▶ What is required: Pull every line with "memory" from the data below and copy it.

▶ Data supplied:
`src/rtl/mem_arbiter_if.sv`:
```
// Requester and memory-port bundle for mem_arbiter.
// The slave modport is the arbiter's view; the master modport is the requester/memory side.
interface mem_arbiter_if;
  logic        req0;
  logic        req1;
  logic [7:0]  addr0;
  logic [7:0]  addr1;
  logic        we0;
  logic        we1;
  logic [31:0] wdata0;
  logic [31:0] wdata1;
  logic        ack0;
  logic        ack1;
  logic [31:0] rdata0;
  logic [31:0] rdata1;
  logic [7:0]  mem_addr;
  logic [31:0] mem_wdata;
  logic        mem_we;
  logic [31:0] mem_rdata;

  modport slave (
    input  req0, req1, addr0, addr1, we0, we1, wdata0, wdata1, mem_rdata,
    output ack0, ack1, rdata0, rdata1, mem_addr, mem_wdata, mem_we
  );

  modport master (
    output req0, req1, addr0, addr1, we0, we1, wdata0, wdata1, mem_rdata,
    input  ack0, ack1, rdata0, rdata1, mem_addr, mem_wdata, mem_we
  );
endinterface

```
`src/rtl/mem_arbiter.sv`:
```
// Two-requester arbiter/sequencer for port A of the 256x32 data memory.
// Define ARB_FIXED_PRIO_EN for fixed priority (requester 0 wins); default is round-robin.
module mem_arbiter (
  input  logic          clk,
  input  logic          rst,
  mem_arbiter_if.slave  bus
);

  typedef enum logic [1:0] {IDLE, ACCESS, RESP} state_e;

  state_e      state_q, state_d;
  logic        owner_q, owner_d;
  logic [7:0]  addr_q, addr_d;
  logic [31:0] wdata_q, wdata_d;
  logic        we_q, we_d;
  logic [31:0] rdata0_q, rdata0_d;
  logic [31:0] rdata1_q, rdata1_d;
  logic        ack0_q, ack0_d;
  logic        ack1_q, ack1_d;
  logic        win;
`ifndef ARB_FIXED_PRIO_EN
  logic        last_q, last_d;
`endif

  always_ff @(posedge clk or posedge rst) begin
    if (rst) begin
      state_q  <= IDLE;
      owner_q  <= 1'b0;
      addr_q   <= '0;
      wdata_q  <= '0;
      we_q     <= 1'b0;
      rdata0_q <= '0;
      rdata1_q <= '0;
      ack0_q   <= 1'b0;
      ack1_q   <= 1'b0;
`ifndef ARB_FIXED_PRIO_EN
      last_q   <= 1'b1;  // "last grant was 1" so requester 0 wins first
`endif
    end else begin
      state_q  <= state_d;
      owner_q  <= owner_d;
      addr_q   <= addr_d;
      wdata_q  <= wdata_d;
      we_q     <= we_d;
      rdata0_q <= rdata0_d;
      rdata1_q <= rdata1_d;
      ack0_q   <= ack0_d;
      ack1_q   <= ack1_d;
`ifndef ARB_FIXED_PRIO_EN
      last_q   <= last_d;
`endif
    end
  end

  always_comb begin
    state_d  = state_q;
    owner_d  = owner_q;
    addr_d   = addr_q;
    wdata_d  = wdata_q;
    we_d     = we_q;
    rdata0_d = rdata0_q;
    rdata1_d = rdata1_q;
    ack0_d   = 1'b0;
    ack1_d   = 1'b0;
    win      = 1'b0;
`ifndef ARB_FIXED_PRIO_EN
    last_d   = last_q;
`endif

    if (bus.req0 && bus.req1) begin
`ifdef ARB_FIXED_PRIO_EN
      win = 1'b0;
`else
      win = ~last_q;
`endif
    end else begin
      win = bus.req1;
    end

    case (state_q)
      IDLE: begin
        if (bus.req0 || bus.req1) begin
          owner_d = win;
          addr_d  = win ? bus.addr1  : bus.addr0;
          wdata_d = win ? bus.wdata1 : bus.wdata0;
          we_d    = win ? bus.we1    : bus.we0;
`ifndef ARB_FIXED_PRIO_EN
          last_d  = win;
`endif
          state_d = ACCESS;
        end
      end
      ACCESS: begin
        // Read-before-write: prior contents are captured on the committing edge
        if (owner_q) begin
          rdata1_d = bus.mem_rdata;
          ack1_d   = 1'b1;
        end else begin
          rdata0_d = bus.mem_rdata;
          ack0_d   = 1'b1;
        end
        state_d = RESP;
      end
      RESP:    state_d = IDLE;
      default: state_d = IDLE;
    endcase
  end

  assign bus.ack0      = ack0_q;
  assign bus.ack1      = ack1_q;
  assign bus.rdata0    = rdata0_q;
  assign bus.rdata1    = rdata1_q;
  assign bus.mem_addr  = addr_q;
  assign bus.mem_wdata = wdata_q;
  assign bus.mem_we    = (state_q == ACCESS) && we_q;

endmodule

```
`src/flat_wrapper.sv`:
```
// flat-port wrapper written by rule: the top's interface ports become plain ports
module mem_arbiter_flat 
  (clk, rst, bus_req0, bus_req1, bus_addr0, bus_addr1, bus_we0, bus_we1, bus_wdata0, bus_wdata1, bus_mem_rdata, bus_ack0, bus_ack1, bus_rdata0, bus_rdata1, bus_mem_addr, bus_mem_wdata, bus_mem_we);
  mem_arbiter_if bus_i ();
  input  logic clk;
  input  logic rst;
  input wire logic [$bits(bus_i.req0)-1:0] bus_req0;
  input wire logic [$bits(bus_i.req1)-1:0] bus_req1;
  input wire logic [$bits(bus_i.addr0)-1:0] bus_addr0;
  input wire logic [$bits(bus_i.addr1)-1:0] bus_addr1;
  input wire logic [$bits(bus_i.we0)-1:0] bus_we0;
  input wire logic [$bits(bus_i.we1)-1:0] bus_we1;
  input wire logic [$bits(bus_i.wdata0)-1:0] bus_wdata0;
  input wire logic [$bits(bus_i.wdata1)-1:0] bus_wdata1;
  input wire logic [$bits(bus_i.mem_rdata)-1:0] bus_mem_rdata;
  output wire logic [$bits(bus_i.ack0)-1:0] bus_ack0;
  output wire logic [$bits(bus_i.ack1)-1:0] bus_ack1;
  output wire logic [$bits(bus_i.rdata0)-1:0] bus_rdata0;
  output wire logic [$bits(bus_i.rdata1)-1:0] bus_rdata1;
  output wire logic [$bits(bus_i.mem_addr)-1:0] bus_mem_addr;
  output wire logic [$bits(bus_i.mem_wdata)-1:0] bus_mem_wdata;
  output wire logic [$bits(bus_i.mem_we)-1:0] bus_mem_we;
  assign bus_i.req0 = bus_req0;
  assign bus_i.req1 = bus_req1;
  assign bus_i.addr0 = bus_addr0;
  assign bus_i.addr1 = bus_addr1;
  assign bus_i.we0 = bus_we0;
  assign bus_i.we1 = bus_we1;
  assign bus_i.wdata0 = bus_wdata0;
  assign bus_i.wdata1 = bus_wdata1;
  assign bus_i.mem_rdata = bus_mem_rdata;
  assign bus_ack0 = bus_i.ack0;
  assign bus_ack1 = bus_i.ack1;
  assign bus_rdata0 = bus_i.rdata0;
  assign bus_rdata1 = bus_i.rdata1;
  assign bus_mem_addr = bus_i.mem_addr;
  assign bus_mem_wdata = bus_i.mem_wdata;
  assign bus_mem_we = bus_i.mem_we;
  mem_arbiter u_core (.clk(clk), .rst(rst), .bus(bus_i));
endmodule
```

▶ Finished task:
// Requester and memory-port bundle for mem_arbiter.
// The slave modport is the arbiter's view; the master modport is the requester/memory side.
// Two-requester arbiter/sequencer for port A of the 256x32 data memory.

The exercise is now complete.